> [DATA EXCERPTS]
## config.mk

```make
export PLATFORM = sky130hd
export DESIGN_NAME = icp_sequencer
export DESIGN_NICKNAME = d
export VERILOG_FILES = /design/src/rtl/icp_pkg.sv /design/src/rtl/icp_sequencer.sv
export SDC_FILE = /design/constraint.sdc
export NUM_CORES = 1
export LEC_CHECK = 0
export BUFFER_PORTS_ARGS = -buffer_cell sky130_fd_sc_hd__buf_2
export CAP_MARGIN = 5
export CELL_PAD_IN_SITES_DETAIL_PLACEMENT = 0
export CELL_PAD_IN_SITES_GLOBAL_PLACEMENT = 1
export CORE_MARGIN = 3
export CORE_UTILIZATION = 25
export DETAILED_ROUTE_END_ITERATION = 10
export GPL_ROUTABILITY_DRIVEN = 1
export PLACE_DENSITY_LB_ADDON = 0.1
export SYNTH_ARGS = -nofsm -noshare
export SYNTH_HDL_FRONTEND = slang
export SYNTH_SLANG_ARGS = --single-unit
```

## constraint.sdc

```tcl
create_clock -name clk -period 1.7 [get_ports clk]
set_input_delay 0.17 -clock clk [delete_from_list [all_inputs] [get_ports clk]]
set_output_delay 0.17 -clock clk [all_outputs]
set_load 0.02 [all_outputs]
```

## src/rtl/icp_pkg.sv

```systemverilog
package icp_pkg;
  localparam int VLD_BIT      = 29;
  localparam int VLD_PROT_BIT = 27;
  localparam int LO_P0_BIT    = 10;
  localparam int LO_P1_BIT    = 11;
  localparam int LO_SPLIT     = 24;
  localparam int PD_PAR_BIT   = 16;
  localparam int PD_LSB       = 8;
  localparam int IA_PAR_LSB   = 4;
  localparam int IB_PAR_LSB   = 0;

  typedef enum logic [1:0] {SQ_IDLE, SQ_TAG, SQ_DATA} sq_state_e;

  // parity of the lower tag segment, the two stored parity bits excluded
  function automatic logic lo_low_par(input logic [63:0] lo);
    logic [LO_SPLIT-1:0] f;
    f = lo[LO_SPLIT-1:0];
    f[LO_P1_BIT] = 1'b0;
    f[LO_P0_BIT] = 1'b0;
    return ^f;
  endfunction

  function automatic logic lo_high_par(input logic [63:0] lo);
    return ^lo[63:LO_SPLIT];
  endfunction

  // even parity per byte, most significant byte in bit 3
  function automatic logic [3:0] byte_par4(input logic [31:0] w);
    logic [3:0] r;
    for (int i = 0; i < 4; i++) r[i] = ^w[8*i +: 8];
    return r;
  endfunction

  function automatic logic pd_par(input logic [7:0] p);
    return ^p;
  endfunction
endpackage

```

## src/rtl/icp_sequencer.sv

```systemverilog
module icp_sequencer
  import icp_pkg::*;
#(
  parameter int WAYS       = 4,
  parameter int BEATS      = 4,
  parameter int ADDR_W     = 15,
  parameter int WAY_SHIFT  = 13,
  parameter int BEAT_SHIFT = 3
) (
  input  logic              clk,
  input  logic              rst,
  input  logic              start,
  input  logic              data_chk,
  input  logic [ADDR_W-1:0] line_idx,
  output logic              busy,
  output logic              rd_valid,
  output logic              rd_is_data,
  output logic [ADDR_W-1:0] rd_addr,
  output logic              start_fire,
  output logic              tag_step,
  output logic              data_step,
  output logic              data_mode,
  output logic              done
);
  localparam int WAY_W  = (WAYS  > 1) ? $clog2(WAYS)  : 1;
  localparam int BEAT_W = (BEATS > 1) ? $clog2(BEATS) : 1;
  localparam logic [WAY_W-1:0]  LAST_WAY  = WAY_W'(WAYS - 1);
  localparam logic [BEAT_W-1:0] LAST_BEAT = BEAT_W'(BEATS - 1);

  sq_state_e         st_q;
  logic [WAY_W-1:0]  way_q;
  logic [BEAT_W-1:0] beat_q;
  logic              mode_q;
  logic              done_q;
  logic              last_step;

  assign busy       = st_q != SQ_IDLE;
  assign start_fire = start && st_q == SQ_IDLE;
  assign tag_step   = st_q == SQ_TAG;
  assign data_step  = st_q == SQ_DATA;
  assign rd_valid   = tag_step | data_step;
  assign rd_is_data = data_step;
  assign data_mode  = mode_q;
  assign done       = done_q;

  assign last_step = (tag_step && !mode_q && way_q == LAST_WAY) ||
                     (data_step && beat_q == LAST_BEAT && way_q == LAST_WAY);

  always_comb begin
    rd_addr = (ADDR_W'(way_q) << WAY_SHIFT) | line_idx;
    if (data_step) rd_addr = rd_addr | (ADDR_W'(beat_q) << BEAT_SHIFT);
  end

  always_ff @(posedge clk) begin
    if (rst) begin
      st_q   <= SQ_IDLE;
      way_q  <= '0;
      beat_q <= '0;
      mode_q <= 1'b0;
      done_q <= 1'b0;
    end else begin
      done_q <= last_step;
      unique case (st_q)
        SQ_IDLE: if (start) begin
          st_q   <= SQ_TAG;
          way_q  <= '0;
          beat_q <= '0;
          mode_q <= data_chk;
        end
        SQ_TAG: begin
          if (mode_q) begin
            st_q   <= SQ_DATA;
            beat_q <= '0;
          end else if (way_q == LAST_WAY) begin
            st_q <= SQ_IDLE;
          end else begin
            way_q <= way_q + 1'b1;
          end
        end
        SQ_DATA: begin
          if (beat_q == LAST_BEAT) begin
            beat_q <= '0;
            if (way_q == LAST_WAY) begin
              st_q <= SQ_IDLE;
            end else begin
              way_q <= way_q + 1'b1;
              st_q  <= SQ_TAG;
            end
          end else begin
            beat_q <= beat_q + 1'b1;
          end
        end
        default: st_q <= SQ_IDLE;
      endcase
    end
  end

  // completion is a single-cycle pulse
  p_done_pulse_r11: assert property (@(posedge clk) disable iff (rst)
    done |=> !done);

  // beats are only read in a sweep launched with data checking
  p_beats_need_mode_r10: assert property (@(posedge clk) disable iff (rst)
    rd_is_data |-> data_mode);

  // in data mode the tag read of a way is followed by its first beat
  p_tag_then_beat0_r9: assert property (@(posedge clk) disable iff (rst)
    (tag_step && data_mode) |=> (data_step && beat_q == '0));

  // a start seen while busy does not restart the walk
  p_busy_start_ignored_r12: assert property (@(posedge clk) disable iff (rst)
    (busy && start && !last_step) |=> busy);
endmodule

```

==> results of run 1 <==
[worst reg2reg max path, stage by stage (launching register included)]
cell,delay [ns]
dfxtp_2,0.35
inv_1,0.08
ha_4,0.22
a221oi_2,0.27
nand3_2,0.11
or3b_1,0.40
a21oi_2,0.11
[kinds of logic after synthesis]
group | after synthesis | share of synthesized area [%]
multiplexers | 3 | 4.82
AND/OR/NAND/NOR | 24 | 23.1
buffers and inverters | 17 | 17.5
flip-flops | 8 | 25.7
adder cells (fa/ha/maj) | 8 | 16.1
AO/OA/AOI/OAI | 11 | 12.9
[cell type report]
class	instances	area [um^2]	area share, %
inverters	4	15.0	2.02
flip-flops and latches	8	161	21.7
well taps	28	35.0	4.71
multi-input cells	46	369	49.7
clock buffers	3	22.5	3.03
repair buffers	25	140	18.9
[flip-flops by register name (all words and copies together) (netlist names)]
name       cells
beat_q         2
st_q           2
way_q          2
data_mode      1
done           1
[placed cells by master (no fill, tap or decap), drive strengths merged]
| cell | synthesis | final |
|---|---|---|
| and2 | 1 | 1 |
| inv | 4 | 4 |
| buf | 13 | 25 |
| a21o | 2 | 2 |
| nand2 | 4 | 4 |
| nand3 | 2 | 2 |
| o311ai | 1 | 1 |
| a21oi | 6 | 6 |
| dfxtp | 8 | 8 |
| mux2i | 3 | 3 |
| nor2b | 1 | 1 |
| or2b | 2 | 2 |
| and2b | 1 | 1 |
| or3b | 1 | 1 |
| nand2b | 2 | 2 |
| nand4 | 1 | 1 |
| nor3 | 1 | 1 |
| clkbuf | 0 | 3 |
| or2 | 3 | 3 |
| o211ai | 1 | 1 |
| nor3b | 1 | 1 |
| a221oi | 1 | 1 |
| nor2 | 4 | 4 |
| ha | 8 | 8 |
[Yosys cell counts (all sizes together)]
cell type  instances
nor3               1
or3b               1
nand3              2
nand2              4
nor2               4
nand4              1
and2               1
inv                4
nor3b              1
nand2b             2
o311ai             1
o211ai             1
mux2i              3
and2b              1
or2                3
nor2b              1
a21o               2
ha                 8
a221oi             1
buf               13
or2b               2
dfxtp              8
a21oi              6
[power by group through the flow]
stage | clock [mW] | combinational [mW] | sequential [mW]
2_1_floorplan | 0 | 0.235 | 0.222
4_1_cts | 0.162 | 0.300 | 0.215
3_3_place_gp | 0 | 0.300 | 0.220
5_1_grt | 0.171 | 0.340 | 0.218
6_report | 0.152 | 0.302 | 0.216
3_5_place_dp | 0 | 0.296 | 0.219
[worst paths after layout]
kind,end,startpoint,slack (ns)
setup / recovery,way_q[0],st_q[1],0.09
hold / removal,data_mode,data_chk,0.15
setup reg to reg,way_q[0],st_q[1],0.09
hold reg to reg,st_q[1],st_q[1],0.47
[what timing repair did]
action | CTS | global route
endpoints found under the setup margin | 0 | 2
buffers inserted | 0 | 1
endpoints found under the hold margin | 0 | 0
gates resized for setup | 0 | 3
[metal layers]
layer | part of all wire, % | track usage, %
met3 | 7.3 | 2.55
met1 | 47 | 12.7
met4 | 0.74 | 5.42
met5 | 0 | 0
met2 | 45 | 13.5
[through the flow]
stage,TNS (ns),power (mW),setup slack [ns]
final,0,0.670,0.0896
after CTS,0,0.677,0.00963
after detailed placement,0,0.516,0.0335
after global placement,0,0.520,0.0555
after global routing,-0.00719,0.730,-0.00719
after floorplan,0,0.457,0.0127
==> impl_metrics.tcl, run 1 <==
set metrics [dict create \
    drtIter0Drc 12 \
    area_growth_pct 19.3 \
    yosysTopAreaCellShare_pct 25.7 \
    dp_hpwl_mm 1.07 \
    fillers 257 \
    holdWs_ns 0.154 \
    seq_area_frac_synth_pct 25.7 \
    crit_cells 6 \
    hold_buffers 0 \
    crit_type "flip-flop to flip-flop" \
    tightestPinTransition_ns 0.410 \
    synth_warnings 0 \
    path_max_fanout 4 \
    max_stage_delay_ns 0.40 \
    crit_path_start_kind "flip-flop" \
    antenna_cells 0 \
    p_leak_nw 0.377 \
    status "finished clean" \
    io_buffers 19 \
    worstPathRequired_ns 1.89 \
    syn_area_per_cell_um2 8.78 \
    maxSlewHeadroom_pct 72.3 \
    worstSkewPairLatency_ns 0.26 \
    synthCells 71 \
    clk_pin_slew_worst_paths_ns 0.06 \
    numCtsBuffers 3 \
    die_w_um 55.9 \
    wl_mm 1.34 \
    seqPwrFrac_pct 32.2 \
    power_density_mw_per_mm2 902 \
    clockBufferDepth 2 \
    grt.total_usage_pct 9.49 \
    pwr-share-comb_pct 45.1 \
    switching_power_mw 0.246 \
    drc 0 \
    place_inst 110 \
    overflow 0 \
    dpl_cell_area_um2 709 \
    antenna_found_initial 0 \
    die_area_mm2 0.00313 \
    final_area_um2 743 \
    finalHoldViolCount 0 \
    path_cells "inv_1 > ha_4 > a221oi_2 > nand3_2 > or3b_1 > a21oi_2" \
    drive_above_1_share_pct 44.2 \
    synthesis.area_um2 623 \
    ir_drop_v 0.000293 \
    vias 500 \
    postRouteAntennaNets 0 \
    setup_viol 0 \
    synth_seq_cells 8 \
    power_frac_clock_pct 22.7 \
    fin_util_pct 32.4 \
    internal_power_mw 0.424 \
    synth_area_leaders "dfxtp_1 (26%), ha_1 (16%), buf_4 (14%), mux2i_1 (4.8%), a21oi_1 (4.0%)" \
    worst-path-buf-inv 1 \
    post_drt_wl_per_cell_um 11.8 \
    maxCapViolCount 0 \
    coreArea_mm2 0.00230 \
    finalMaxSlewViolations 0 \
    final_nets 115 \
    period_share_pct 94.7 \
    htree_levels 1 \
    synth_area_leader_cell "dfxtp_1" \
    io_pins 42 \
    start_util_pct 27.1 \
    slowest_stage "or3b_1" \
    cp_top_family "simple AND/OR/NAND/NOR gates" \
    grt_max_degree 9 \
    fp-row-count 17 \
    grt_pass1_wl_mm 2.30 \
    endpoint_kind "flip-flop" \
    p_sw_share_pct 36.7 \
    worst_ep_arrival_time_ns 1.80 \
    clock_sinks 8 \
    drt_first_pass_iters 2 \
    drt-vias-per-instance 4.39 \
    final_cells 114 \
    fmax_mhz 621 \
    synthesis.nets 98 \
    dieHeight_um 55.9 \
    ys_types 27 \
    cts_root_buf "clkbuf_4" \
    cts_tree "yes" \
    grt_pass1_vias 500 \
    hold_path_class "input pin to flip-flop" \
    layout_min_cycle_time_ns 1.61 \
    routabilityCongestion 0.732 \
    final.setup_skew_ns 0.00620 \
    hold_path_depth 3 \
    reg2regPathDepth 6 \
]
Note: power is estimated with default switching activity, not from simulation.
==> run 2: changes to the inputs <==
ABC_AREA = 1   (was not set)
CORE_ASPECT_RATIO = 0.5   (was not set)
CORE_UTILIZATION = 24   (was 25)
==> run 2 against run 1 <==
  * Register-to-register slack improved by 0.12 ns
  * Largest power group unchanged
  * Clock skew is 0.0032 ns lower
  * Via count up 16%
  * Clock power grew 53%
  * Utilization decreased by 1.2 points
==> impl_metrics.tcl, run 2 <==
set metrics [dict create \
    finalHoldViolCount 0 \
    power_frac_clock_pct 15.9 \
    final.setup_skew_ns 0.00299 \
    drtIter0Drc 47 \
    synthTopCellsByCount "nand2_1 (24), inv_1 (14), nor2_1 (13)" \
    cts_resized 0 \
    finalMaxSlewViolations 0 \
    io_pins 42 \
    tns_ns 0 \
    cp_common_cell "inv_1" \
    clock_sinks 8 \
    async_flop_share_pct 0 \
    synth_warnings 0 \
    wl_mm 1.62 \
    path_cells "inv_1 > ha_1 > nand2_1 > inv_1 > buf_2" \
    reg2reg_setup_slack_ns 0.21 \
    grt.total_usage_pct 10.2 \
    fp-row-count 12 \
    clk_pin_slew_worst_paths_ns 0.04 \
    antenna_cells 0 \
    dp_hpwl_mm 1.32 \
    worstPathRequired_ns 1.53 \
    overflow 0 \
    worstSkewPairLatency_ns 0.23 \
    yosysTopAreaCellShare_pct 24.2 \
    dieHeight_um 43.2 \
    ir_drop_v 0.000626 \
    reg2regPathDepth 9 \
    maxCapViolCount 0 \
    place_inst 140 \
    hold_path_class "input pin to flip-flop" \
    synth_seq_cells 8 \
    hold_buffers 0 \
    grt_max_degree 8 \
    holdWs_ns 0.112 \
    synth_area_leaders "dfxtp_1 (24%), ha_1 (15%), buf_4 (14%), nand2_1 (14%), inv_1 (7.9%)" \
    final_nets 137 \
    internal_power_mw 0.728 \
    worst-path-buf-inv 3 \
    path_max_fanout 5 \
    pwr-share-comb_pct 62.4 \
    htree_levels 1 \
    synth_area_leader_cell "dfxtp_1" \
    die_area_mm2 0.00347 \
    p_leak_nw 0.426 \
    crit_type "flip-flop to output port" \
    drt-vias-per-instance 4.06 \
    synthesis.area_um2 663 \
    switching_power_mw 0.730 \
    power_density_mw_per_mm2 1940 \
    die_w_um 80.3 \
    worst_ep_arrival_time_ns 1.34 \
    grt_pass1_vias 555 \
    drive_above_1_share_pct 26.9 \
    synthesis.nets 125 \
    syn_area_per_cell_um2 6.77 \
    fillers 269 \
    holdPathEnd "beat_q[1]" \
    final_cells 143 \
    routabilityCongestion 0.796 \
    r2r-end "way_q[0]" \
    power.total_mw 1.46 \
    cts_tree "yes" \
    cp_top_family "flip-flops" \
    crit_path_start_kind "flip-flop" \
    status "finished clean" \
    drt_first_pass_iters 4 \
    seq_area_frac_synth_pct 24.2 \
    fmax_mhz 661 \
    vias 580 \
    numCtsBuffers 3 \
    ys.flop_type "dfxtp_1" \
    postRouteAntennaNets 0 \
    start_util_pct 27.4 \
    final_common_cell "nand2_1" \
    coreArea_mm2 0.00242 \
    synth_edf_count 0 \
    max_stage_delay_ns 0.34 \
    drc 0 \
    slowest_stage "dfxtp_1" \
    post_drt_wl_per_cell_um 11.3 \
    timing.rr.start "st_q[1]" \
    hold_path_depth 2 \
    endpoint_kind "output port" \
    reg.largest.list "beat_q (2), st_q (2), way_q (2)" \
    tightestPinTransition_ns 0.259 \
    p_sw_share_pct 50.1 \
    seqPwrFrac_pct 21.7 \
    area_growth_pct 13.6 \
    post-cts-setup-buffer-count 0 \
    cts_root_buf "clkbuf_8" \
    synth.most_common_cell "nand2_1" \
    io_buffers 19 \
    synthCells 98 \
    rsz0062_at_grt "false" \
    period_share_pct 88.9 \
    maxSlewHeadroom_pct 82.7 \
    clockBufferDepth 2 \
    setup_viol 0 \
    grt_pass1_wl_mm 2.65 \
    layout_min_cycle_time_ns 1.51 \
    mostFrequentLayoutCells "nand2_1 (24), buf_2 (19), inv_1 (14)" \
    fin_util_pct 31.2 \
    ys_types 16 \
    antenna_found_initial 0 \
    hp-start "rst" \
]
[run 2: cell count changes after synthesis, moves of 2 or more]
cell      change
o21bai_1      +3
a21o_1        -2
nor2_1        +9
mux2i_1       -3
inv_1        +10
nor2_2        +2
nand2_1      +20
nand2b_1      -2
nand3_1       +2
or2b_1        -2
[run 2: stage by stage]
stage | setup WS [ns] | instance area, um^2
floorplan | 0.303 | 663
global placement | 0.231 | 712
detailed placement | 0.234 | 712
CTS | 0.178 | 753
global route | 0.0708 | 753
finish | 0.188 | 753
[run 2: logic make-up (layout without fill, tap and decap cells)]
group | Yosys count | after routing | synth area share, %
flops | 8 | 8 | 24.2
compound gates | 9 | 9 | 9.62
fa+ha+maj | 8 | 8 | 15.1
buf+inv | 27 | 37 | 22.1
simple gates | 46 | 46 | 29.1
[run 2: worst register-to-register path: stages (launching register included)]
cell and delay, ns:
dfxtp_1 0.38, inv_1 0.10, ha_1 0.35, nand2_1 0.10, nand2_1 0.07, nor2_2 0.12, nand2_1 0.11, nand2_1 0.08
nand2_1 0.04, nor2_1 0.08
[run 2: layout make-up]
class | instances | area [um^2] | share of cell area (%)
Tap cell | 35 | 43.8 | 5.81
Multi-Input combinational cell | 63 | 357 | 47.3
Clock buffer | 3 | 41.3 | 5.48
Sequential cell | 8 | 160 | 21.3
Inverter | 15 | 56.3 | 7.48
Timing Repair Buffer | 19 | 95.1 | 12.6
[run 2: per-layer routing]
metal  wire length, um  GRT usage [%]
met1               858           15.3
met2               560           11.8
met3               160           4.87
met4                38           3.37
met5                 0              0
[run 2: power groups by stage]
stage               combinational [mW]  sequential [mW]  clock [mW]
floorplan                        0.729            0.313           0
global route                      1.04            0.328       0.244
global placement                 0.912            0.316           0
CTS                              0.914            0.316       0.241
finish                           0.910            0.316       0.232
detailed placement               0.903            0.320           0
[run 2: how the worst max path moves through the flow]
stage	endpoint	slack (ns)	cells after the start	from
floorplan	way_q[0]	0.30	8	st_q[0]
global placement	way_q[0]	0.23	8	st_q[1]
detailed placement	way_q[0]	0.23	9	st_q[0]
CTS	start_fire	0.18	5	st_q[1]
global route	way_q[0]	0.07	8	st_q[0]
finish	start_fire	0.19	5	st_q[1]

> [EXERCISE] Keeping every character as it is, restate the lines above that run from the line with "floorplan | 0.303 | 663" through the line with "buf+inv | 27 | 37 | 22.1", both included, and nothing else.

> [TASK ANSWER]
floorplan | 0.303 | 663
global placement | 0.231 | 712
detailed placement | 0.234 | 712
CTS | 0.178 | 753
global route | 0.0708 | 753
finish | 0.188 | 753
[run 2: logic make-up (layout without fill, tap and decap cells)]
group | Yosys count | after routing | synth area share, %
flops | 8 | 8 | 24.2
compound gates | 9 | 9 | 9.62
fa+ha+maj | 8 | 8 | 15.1
buf+inv | 27 | 37 | 22.1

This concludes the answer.